Most don't want to be bothered with moving the money around as it may impact buying opportunities. What usually gives them the best flexibility is to find the HISA that trades as a MF that the brokerage likes. For example. for TDDI this would be one of several where TDB8150 while CIBC IE has ATL5000.
http://www.canadiancapitalist.com/high-interest-savings-accounts-at-discount-brokers/

There are some wrinkles that make them different. For example. TDDI lumps in cash + TDB8150 in a registered account so that one can buy a stock when there isn't enough cash (they will warn you that you will have to sell some of TDB8150).
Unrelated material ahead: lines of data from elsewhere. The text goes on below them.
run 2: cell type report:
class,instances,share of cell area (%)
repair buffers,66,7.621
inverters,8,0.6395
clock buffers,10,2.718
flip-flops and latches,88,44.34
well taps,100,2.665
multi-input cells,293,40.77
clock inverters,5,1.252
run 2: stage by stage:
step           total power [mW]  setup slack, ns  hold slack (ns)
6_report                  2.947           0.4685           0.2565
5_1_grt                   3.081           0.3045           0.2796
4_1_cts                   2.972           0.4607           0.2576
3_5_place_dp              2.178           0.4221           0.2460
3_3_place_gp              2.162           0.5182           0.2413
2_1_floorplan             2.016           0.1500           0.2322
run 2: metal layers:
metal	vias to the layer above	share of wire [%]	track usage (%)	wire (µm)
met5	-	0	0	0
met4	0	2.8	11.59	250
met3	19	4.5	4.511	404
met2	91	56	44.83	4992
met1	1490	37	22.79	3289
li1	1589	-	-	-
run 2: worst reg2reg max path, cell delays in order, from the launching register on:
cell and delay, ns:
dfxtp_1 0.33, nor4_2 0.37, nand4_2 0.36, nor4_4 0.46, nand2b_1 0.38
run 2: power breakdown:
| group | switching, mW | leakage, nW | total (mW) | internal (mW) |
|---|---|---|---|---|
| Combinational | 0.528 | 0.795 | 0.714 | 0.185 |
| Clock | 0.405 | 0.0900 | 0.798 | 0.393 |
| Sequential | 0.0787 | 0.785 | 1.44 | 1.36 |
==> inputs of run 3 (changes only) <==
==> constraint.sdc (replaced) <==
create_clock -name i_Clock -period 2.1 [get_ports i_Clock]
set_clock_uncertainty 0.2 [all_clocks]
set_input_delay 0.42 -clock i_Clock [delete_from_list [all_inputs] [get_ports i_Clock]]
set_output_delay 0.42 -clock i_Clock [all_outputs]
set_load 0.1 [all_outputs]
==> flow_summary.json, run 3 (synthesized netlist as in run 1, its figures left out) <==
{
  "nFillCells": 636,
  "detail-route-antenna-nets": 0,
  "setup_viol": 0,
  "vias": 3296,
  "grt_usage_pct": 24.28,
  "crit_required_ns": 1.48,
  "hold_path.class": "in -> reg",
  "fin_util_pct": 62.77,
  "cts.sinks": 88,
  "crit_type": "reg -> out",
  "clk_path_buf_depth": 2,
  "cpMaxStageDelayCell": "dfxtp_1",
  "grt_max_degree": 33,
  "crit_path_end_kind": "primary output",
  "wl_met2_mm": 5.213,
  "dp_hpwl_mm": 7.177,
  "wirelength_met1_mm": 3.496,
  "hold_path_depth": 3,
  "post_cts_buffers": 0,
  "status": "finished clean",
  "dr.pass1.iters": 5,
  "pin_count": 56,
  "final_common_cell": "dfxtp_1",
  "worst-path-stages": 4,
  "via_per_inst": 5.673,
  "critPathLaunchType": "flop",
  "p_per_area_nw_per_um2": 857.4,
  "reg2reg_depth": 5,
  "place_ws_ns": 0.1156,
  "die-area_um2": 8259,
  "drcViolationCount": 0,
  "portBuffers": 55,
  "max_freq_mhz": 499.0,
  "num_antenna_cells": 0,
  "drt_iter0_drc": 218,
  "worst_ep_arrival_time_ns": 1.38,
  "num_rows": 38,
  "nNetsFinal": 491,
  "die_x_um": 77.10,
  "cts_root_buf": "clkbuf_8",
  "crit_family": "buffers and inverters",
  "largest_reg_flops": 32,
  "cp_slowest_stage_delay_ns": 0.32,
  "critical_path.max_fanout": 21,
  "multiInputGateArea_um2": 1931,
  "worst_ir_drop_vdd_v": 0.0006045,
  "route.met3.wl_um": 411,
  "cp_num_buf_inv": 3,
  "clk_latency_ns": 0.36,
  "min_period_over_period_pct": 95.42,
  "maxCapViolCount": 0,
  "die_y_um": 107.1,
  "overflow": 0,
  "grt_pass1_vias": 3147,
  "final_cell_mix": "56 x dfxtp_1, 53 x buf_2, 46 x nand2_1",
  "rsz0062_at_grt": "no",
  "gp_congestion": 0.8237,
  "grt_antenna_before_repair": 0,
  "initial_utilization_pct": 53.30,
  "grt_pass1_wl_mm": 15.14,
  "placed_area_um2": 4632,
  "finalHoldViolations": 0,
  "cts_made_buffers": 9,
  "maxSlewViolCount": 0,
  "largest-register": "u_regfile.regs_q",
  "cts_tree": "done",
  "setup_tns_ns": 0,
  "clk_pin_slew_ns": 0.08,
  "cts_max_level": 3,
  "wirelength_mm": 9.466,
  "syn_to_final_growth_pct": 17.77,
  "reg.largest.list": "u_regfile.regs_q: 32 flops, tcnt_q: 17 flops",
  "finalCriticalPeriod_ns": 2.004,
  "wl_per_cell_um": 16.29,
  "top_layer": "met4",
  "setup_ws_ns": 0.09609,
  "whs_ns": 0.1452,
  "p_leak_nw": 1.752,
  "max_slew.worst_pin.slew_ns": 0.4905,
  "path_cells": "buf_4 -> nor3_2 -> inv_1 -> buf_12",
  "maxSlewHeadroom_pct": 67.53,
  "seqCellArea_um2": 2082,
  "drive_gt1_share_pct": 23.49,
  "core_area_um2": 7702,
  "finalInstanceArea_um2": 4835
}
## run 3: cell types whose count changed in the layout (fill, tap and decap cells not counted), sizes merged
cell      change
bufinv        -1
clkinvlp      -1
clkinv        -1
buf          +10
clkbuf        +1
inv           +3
CIBE IE requires the ATL5000 sell order to be made before the stock can be bought (it does not have to settle, just be placed).

Usually there is no holding period and no cost to move money in and out.
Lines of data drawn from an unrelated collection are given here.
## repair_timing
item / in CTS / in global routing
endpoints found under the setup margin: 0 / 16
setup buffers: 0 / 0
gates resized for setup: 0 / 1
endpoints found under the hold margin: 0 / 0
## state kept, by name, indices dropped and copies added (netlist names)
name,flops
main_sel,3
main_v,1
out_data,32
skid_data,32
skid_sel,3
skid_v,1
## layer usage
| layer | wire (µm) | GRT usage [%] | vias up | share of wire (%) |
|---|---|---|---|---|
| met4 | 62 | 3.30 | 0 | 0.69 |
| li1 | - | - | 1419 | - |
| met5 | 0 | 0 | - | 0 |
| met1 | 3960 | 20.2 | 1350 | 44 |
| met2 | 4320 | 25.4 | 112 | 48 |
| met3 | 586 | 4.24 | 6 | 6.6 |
TDB8150 has just been bumped up to 1.60% interest, paid as additional units.


Cheers


*PS*
For TDB8150 the initial purchase is minimum initial purchase is $1K but after that, buys of $100 an up go through. This allows dividends and payments of small amounts to be swept into the HISA.


----------



## bigmoneytalks (Oct 3, 2014)

james4beach said:


> Which brokerage do you use? How long do you anticipate leaving that cash in storage?
> 
> Generally your best options will be the HISA as agent99 describes, or if you don't have access to those, you could use PSA (Purpose High Interest Savings) or XFR (iShares floating rate bond fund)


I use Scotia's iTrade. I plan on keeping the cash around 6 - 12 months.


----------



## bigmoneytalks (Oct 3, 2014)

Thanks for the replies. Any particular advantage between HSIA vs XFR (bond etf?). Trying to limit any commission fees as well... thinking of switching from itrade to questrade because of this.


----------



## like_to_retire (Oct 9, 2016)

bigmoneytalks said:


> Thanks for the replies. Any particular advantage between HSIA vs XFR (bond etf?). Trying to limit any commission fees as well... thinking of switching from itrade to questrade because of this.


Apples and oranges. The HISA will preserve your capital, the ETF may not.

Note there's no commission to buy and sell HISA's, as they are classed as a mutual fund.

ltr


----------



## james4beach (Nov 15, 2012)

bigmoneytalks said:


> I use Scotia's iTrade. I plan on keeping the cash around 6 - 12 months.


Here are the high interest savings instruments at iTrade
https://www.canadianmoneyforum.com/showthread.php/122433-Scotia-ISA-changes-(Hollis-becomes-ADS)

DYN6000 is bought like a mutual fund (no fees) and yields 1.60% for amounts less than 100K and 1.75% above. This is definitely the way to go. It works the same way as TDB8150 as described above, but each brokerage uses their own version and DYN6000 is the Scotia iTrade fund.


----------



## Koogie (Dec 15, 2014)

If you are willing to move your money, you can get higher rates inside TFSA accounts at other institutions.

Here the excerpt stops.